Lucas 定理
For non-negative integers \(m\) and \(n\) and a prime \(p\), the following congruence relation holds:
\[\binom{m}{n} \equiv \prod_{i=0}^{k} \binom {m_i}{n_i} \pmod {p}, \]where
\[m=m_{k}p^{k}+m_{k-1}p^{k-1}+\cdots +m_{1}p+m_{0}, \]and
\[n=n_{k}p^{k}+n_{k-1}p^{k-1}+\cdots +n_{1}p+n_{0}, \]are the base \(p\) expansions of \(m\) and \(n\) respectively.
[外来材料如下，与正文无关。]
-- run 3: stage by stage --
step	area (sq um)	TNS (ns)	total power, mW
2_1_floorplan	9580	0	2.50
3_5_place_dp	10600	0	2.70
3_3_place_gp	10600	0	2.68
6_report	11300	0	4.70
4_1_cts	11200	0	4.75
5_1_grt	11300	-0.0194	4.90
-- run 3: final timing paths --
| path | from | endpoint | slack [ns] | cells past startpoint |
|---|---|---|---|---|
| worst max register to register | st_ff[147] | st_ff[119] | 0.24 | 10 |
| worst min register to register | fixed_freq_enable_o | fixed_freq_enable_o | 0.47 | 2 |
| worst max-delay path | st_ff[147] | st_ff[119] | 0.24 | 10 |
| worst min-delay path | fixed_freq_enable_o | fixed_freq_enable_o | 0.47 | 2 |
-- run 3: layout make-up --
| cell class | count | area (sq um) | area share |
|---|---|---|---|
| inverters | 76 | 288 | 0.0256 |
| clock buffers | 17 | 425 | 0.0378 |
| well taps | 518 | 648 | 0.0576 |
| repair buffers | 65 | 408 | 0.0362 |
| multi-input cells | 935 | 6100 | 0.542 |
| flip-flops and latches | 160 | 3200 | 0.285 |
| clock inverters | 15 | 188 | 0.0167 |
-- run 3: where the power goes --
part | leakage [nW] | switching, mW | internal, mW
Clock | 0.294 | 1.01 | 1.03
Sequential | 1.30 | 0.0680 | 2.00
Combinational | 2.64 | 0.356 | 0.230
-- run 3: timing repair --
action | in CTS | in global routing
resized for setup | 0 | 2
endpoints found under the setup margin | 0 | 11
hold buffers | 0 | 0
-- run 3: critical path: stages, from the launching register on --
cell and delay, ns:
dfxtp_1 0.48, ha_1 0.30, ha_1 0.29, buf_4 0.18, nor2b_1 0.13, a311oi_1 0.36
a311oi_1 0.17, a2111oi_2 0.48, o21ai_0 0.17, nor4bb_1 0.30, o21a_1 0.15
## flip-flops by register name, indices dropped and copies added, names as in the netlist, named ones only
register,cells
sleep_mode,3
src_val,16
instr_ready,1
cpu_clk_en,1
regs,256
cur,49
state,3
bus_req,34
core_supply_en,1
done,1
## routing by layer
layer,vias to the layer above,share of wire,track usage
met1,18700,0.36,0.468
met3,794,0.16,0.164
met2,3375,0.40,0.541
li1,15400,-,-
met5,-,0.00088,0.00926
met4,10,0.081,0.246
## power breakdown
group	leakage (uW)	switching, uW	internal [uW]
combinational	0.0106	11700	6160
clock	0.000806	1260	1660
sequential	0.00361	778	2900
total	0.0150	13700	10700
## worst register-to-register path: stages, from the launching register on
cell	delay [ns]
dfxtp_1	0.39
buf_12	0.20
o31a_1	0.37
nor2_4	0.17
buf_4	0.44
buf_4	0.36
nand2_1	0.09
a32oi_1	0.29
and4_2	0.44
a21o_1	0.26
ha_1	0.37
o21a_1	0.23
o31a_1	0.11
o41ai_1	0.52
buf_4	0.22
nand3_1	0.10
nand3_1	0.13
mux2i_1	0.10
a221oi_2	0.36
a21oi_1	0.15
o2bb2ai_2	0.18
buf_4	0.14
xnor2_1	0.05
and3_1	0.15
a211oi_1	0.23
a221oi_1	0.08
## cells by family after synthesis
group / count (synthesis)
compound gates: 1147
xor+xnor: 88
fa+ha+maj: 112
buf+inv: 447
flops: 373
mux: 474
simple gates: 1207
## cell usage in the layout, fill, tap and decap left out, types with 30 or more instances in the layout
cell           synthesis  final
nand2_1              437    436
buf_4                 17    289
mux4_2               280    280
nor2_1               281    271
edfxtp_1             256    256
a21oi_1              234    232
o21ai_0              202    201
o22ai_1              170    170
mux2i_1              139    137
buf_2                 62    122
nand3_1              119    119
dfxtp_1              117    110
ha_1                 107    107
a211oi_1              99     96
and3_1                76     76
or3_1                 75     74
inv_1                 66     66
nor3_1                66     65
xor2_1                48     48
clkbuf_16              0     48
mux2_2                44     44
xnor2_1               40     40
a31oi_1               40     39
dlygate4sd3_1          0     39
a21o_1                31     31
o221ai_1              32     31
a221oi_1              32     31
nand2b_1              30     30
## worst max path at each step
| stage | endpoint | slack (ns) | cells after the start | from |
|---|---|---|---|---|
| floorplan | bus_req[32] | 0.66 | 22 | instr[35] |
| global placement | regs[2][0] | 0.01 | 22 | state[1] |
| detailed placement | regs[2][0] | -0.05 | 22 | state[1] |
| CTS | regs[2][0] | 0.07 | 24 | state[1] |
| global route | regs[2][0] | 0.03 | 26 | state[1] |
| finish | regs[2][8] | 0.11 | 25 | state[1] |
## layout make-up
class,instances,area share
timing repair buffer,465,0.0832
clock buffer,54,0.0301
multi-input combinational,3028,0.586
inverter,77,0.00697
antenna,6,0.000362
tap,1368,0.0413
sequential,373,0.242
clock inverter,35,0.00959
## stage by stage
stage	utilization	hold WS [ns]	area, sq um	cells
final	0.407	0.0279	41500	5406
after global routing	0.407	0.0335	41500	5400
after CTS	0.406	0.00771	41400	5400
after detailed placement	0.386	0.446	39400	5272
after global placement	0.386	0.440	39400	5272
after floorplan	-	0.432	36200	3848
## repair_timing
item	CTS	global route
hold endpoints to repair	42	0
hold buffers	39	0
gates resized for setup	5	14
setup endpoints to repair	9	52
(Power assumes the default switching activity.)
This uses the convention that $ \tbinom {m}{n}=0$ if \(m < n\).
推论
A binomial coefficient \(\tbinom {m}{n}\) is divisible by a prime \(p\) if and only if at least one of the base \(p\) digits of \(n\) is greater than the corresponding digit of \(m\).
Lucas 定理的递归形式
对于非负整数 \(m\),\(n\) 和质数 \(p\) 设 \(m = ap + q\),\(n = bp + r\)(\(0\le q, r < p\) )则有
\[\binom{m}{n} \equiv \binom{a}{b} \binom{q}{r} \pmod{p}
\]
递归边界是 $ \tbinom{m}{0} = 1$ 和 \(\binom{m}{n} = 0\) 若 \(m < n\) 。